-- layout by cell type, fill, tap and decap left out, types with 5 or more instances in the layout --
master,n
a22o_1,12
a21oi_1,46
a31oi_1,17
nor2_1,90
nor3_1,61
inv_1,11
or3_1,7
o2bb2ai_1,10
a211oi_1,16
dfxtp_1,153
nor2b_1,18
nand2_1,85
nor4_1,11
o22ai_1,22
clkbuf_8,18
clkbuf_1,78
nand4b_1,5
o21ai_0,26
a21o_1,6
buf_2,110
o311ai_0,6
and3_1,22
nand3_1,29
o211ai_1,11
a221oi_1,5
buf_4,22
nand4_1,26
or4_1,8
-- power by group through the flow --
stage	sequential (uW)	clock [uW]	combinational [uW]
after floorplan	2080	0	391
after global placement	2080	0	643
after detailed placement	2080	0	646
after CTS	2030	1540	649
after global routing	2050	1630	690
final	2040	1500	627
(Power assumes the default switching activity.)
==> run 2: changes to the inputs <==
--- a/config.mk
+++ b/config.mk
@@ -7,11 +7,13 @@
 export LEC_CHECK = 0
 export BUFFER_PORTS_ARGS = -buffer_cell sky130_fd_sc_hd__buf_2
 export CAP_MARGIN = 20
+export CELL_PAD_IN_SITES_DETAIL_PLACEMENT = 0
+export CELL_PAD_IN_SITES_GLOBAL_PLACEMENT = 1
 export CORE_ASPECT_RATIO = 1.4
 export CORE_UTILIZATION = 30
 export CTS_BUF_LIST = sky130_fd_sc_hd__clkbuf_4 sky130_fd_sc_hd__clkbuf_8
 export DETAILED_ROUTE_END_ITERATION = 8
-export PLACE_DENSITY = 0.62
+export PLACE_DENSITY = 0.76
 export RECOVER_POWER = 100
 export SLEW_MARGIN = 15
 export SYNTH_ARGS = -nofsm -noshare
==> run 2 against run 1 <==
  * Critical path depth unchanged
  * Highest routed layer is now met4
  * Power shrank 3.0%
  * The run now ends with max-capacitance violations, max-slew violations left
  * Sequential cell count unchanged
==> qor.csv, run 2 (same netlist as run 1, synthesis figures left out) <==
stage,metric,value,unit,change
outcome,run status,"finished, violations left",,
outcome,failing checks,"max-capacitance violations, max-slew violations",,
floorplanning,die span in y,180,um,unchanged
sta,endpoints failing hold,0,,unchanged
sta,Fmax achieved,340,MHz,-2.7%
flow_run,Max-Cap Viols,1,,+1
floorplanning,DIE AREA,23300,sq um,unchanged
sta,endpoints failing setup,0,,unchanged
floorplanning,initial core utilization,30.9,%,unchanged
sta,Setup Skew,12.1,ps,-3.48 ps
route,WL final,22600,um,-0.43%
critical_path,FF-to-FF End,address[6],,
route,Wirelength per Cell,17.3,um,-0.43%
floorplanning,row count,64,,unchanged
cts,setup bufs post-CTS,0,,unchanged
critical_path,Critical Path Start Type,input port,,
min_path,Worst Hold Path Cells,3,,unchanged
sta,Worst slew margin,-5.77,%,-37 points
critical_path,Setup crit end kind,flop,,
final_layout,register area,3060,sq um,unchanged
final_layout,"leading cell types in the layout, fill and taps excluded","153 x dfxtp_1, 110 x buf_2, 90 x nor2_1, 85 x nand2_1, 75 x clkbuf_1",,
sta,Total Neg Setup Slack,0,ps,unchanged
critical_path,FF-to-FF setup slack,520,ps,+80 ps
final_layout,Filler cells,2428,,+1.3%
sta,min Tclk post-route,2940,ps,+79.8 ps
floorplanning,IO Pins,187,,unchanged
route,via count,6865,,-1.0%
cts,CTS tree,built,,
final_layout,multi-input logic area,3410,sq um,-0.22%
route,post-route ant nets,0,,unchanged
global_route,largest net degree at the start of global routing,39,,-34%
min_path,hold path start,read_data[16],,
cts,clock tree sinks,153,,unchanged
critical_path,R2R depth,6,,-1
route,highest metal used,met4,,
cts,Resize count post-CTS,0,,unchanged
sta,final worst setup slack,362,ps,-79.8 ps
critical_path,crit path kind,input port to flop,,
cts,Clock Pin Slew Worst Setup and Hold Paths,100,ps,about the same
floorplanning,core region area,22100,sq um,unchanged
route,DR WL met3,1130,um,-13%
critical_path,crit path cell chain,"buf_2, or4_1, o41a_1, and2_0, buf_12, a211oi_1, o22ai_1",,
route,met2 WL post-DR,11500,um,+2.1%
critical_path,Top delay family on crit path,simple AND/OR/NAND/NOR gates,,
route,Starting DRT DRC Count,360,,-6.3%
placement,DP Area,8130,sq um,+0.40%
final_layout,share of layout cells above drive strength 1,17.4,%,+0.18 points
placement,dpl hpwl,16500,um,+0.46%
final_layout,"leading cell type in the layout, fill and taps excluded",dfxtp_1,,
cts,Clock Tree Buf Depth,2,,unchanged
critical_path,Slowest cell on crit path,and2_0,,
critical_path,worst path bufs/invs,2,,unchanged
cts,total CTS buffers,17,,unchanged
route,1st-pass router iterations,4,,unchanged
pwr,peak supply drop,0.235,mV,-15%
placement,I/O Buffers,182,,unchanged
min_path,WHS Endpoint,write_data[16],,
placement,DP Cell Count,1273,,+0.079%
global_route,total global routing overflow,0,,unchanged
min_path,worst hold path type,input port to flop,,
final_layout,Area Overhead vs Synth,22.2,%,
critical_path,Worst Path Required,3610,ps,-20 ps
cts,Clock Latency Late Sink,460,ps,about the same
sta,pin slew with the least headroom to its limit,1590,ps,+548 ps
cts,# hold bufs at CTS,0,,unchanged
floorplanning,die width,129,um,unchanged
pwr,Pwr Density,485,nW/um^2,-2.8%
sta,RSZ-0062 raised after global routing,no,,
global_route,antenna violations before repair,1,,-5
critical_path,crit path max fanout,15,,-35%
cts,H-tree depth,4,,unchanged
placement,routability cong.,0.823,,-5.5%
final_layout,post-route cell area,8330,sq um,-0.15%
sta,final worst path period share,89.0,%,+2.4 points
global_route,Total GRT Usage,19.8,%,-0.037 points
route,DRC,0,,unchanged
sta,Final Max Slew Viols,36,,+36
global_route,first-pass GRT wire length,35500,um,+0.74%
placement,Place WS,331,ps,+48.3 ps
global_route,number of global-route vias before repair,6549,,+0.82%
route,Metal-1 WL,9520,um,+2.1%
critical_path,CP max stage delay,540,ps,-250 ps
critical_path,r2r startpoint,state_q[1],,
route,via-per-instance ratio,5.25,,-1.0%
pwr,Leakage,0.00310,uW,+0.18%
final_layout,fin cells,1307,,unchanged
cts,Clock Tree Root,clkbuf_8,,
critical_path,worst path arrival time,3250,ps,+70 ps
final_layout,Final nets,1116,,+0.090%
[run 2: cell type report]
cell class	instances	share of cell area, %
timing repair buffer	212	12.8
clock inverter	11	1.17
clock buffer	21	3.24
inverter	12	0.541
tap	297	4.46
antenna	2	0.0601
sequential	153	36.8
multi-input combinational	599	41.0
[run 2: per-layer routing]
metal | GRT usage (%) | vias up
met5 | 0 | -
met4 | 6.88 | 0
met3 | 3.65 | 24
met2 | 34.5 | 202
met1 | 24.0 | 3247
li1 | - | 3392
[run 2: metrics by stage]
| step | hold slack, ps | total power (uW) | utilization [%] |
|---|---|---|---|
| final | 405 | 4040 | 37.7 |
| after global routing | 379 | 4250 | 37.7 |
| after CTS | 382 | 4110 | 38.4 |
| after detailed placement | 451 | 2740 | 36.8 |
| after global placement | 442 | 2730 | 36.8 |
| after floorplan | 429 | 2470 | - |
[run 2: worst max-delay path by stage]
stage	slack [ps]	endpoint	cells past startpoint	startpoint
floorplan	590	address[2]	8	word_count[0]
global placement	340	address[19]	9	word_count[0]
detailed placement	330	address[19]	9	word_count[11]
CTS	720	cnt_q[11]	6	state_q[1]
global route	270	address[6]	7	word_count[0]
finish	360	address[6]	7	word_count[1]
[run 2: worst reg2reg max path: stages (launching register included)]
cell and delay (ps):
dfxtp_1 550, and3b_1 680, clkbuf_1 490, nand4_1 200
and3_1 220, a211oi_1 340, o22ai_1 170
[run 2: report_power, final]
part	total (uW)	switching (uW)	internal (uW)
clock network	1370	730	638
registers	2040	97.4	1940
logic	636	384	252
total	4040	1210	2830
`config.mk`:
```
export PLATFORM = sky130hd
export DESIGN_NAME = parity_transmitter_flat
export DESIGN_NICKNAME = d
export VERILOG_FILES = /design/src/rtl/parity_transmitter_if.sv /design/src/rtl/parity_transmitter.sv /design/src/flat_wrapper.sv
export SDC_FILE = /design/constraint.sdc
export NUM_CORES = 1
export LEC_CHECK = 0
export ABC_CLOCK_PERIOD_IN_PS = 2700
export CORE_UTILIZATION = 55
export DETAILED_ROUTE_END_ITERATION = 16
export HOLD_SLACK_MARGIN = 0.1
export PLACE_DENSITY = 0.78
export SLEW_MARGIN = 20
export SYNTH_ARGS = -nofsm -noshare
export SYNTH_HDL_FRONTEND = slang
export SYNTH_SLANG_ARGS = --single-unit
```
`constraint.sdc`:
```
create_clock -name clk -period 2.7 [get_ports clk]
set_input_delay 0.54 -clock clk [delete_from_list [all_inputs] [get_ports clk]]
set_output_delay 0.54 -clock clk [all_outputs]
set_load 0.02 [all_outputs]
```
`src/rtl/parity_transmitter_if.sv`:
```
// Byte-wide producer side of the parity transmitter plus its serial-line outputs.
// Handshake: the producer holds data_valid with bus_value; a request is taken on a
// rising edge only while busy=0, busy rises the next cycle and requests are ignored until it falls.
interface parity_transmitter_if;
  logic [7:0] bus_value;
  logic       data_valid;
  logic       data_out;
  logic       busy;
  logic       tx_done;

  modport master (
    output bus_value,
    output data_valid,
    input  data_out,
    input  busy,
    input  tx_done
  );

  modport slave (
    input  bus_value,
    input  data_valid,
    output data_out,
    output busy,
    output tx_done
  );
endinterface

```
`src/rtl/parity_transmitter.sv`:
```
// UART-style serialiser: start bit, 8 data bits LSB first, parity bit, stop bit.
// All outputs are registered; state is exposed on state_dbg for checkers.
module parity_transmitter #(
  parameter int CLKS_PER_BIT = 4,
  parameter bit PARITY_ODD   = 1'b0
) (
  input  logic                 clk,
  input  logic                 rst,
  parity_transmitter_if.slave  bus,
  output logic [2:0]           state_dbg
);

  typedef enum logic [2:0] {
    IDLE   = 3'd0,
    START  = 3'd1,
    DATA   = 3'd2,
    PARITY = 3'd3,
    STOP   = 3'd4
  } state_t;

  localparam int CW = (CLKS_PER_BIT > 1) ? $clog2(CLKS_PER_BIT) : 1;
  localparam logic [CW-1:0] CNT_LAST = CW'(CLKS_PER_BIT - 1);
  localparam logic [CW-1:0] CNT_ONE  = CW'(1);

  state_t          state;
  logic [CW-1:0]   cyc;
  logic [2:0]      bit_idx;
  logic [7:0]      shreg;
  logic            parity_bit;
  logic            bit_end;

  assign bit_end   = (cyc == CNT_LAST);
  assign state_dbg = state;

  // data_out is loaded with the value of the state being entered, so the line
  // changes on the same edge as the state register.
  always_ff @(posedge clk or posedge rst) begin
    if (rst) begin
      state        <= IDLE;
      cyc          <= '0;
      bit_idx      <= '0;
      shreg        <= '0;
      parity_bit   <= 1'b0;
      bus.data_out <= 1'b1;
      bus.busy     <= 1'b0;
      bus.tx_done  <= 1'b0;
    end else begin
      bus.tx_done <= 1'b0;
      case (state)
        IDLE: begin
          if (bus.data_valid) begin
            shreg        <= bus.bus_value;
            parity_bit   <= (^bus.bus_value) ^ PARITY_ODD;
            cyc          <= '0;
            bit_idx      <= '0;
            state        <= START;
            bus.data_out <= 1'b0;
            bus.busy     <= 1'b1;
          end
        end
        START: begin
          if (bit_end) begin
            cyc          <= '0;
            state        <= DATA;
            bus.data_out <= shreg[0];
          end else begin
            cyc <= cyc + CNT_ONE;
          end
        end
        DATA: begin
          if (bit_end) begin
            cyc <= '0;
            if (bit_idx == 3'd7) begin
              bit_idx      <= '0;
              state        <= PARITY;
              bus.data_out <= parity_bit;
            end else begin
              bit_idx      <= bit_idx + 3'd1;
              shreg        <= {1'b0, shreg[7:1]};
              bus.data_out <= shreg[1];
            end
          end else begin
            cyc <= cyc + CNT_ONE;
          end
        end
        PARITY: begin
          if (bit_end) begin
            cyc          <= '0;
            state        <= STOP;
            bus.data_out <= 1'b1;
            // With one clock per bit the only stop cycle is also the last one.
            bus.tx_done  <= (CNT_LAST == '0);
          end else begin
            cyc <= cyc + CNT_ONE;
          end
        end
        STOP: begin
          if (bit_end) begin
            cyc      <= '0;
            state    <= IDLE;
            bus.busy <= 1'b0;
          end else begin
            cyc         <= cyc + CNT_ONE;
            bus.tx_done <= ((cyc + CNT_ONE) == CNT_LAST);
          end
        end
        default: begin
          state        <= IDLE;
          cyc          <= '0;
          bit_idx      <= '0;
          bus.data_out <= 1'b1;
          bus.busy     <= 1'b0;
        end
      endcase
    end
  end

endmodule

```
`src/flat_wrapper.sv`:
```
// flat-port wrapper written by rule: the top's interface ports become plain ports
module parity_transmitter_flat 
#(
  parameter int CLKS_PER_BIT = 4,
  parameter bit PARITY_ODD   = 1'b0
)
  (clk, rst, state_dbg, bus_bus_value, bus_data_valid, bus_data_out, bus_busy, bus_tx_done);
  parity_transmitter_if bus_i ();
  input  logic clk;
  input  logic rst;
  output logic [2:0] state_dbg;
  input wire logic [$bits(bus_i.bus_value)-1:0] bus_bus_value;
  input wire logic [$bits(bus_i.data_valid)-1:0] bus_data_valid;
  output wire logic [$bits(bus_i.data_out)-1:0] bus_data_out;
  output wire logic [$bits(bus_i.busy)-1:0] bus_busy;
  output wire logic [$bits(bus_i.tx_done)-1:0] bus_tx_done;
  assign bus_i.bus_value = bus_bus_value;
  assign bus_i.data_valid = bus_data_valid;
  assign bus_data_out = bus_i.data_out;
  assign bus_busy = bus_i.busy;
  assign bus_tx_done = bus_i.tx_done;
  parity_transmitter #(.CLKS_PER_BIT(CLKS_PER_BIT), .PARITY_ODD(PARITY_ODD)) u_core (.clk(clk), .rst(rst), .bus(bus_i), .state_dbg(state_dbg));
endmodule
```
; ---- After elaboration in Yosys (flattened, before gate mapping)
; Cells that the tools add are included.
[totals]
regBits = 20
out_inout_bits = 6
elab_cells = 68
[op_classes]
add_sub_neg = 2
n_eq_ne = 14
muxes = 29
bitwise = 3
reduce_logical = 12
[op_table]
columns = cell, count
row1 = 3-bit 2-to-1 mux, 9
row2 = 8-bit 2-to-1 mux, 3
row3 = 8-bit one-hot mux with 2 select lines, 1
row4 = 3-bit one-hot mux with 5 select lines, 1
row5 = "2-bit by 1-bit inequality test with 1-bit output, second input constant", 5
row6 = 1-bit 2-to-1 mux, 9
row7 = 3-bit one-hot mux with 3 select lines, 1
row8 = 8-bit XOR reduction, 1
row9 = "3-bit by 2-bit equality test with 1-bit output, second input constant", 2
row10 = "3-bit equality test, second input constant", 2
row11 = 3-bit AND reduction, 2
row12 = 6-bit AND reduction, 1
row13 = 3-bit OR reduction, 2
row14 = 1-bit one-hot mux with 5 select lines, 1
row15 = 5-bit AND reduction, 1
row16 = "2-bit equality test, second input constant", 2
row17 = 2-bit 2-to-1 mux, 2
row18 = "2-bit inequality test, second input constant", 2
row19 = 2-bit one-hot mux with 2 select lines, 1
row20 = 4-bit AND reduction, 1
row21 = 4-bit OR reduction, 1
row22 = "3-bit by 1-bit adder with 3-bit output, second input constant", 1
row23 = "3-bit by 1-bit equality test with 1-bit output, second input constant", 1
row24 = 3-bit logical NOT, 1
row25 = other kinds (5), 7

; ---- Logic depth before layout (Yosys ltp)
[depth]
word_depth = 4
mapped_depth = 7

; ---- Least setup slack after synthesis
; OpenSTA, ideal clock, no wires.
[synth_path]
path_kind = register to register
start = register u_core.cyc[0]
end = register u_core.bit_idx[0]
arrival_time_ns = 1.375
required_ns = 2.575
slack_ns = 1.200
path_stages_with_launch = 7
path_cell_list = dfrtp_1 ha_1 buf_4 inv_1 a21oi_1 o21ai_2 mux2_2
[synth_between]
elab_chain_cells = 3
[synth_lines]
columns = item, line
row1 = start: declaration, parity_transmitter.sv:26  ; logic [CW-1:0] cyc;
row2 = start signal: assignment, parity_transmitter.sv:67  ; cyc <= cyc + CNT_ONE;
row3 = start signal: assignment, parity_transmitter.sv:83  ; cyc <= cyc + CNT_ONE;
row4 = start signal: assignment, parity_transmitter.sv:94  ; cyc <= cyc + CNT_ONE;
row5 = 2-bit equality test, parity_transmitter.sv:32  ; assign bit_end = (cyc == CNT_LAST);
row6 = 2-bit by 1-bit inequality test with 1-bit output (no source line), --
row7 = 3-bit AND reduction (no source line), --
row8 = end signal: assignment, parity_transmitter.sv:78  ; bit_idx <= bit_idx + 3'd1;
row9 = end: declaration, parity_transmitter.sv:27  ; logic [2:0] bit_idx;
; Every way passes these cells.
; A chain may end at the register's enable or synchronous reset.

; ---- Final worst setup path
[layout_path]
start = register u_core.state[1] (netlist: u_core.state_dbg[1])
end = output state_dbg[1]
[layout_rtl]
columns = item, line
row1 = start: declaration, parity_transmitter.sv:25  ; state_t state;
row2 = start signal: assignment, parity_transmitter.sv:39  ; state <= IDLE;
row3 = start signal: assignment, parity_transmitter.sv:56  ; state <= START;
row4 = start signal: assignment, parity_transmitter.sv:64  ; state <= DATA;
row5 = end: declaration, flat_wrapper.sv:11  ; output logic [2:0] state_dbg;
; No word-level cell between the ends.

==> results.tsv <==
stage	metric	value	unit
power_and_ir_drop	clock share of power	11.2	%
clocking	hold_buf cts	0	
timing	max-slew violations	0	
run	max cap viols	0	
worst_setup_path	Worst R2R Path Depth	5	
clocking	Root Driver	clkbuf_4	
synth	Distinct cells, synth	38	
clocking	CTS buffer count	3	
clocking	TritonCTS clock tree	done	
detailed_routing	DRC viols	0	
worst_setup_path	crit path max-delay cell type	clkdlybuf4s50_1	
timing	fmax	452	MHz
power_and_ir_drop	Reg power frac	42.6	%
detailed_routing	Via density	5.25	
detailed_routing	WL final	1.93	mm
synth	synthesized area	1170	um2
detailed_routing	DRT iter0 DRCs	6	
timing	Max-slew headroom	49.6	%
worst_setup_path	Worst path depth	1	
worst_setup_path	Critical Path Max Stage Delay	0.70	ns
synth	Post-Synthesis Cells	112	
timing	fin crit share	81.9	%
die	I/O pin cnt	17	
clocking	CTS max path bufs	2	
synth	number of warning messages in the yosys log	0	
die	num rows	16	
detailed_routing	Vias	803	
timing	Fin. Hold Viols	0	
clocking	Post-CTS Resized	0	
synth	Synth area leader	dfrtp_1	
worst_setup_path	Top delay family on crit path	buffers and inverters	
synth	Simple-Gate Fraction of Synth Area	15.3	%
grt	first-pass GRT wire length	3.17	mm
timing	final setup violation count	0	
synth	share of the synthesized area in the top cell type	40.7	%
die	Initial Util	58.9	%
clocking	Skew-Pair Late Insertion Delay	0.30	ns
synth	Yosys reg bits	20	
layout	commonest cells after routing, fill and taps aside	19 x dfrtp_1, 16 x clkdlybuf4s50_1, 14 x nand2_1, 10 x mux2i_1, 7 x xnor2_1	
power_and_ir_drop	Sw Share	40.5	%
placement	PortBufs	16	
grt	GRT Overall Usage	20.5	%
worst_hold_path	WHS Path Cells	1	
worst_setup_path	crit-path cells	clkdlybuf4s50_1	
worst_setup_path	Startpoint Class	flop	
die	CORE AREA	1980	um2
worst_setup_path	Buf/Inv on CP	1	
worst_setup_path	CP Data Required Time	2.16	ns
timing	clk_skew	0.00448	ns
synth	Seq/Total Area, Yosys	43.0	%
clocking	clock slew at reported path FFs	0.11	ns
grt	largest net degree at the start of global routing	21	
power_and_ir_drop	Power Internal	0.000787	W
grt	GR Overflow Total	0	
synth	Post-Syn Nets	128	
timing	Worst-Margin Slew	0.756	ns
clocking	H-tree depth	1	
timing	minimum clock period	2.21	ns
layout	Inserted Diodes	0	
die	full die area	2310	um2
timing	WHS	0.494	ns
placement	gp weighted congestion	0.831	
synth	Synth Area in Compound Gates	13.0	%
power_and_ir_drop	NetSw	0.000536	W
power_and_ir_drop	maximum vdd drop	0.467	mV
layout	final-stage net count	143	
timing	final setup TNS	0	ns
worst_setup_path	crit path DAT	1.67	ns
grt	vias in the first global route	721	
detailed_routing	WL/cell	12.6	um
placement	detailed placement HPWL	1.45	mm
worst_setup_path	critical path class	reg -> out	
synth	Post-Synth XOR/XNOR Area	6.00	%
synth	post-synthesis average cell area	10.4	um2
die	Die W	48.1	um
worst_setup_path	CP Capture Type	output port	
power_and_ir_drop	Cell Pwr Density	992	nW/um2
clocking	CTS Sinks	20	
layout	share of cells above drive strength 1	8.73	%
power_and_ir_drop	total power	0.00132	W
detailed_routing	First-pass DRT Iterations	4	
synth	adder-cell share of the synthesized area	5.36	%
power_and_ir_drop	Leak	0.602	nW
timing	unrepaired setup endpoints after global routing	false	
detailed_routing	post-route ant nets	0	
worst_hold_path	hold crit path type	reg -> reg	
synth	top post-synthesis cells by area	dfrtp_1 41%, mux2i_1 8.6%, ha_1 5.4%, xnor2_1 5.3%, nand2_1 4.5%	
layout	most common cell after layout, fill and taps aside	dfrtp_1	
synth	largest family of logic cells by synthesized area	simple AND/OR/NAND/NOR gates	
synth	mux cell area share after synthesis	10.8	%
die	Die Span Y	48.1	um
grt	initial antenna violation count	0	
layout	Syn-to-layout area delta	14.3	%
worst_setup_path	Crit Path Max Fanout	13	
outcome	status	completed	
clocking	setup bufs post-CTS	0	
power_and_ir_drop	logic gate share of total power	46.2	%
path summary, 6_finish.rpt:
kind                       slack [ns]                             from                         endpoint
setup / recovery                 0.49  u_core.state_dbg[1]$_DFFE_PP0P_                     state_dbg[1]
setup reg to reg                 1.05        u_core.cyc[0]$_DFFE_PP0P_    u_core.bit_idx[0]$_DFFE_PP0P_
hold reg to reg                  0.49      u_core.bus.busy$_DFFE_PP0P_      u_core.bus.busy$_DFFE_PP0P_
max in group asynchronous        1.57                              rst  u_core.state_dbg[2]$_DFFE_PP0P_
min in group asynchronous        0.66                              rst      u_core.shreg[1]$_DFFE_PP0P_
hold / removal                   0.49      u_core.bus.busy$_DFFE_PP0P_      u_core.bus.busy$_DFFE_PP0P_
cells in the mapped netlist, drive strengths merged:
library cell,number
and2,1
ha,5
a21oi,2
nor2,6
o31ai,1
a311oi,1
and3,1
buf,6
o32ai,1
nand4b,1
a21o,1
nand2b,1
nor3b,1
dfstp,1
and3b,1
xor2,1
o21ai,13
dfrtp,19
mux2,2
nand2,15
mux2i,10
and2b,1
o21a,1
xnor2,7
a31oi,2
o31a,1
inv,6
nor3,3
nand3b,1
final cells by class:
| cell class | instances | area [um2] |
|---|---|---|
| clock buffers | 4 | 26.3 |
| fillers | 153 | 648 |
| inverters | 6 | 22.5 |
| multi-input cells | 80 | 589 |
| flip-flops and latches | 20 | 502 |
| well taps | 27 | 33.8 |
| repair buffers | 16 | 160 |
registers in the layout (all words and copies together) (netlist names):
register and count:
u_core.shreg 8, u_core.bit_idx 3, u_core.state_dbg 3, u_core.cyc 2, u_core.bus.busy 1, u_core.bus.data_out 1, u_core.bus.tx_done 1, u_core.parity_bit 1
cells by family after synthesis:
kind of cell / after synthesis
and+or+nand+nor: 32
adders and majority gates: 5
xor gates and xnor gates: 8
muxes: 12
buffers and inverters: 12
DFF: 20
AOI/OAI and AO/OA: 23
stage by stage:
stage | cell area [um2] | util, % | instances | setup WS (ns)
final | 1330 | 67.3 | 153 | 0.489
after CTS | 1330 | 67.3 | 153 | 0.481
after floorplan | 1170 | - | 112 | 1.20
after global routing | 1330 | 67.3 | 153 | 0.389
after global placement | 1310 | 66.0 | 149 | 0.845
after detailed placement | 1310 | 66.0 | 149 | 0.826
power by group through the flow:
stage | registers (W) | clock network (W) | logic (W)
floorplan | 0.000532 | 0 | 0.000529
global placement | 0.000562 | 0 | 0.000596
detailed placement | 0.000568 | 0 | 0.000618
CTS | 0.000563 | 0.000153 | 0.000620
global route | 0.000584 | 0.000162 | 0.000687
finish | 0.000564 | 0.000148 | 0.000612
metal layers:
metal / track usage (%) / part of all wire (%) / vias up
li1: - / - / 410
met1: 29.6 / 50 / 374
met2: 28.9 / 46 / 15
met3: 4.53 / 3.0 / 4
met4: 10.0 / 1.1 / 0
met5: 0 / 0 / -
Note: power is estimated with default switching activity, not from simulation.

## WHAT IS BEING ASKED
In these records, tally the lines that contain the string "capacitance", and give only the result.

## REPLY TO THE EXERCISE
2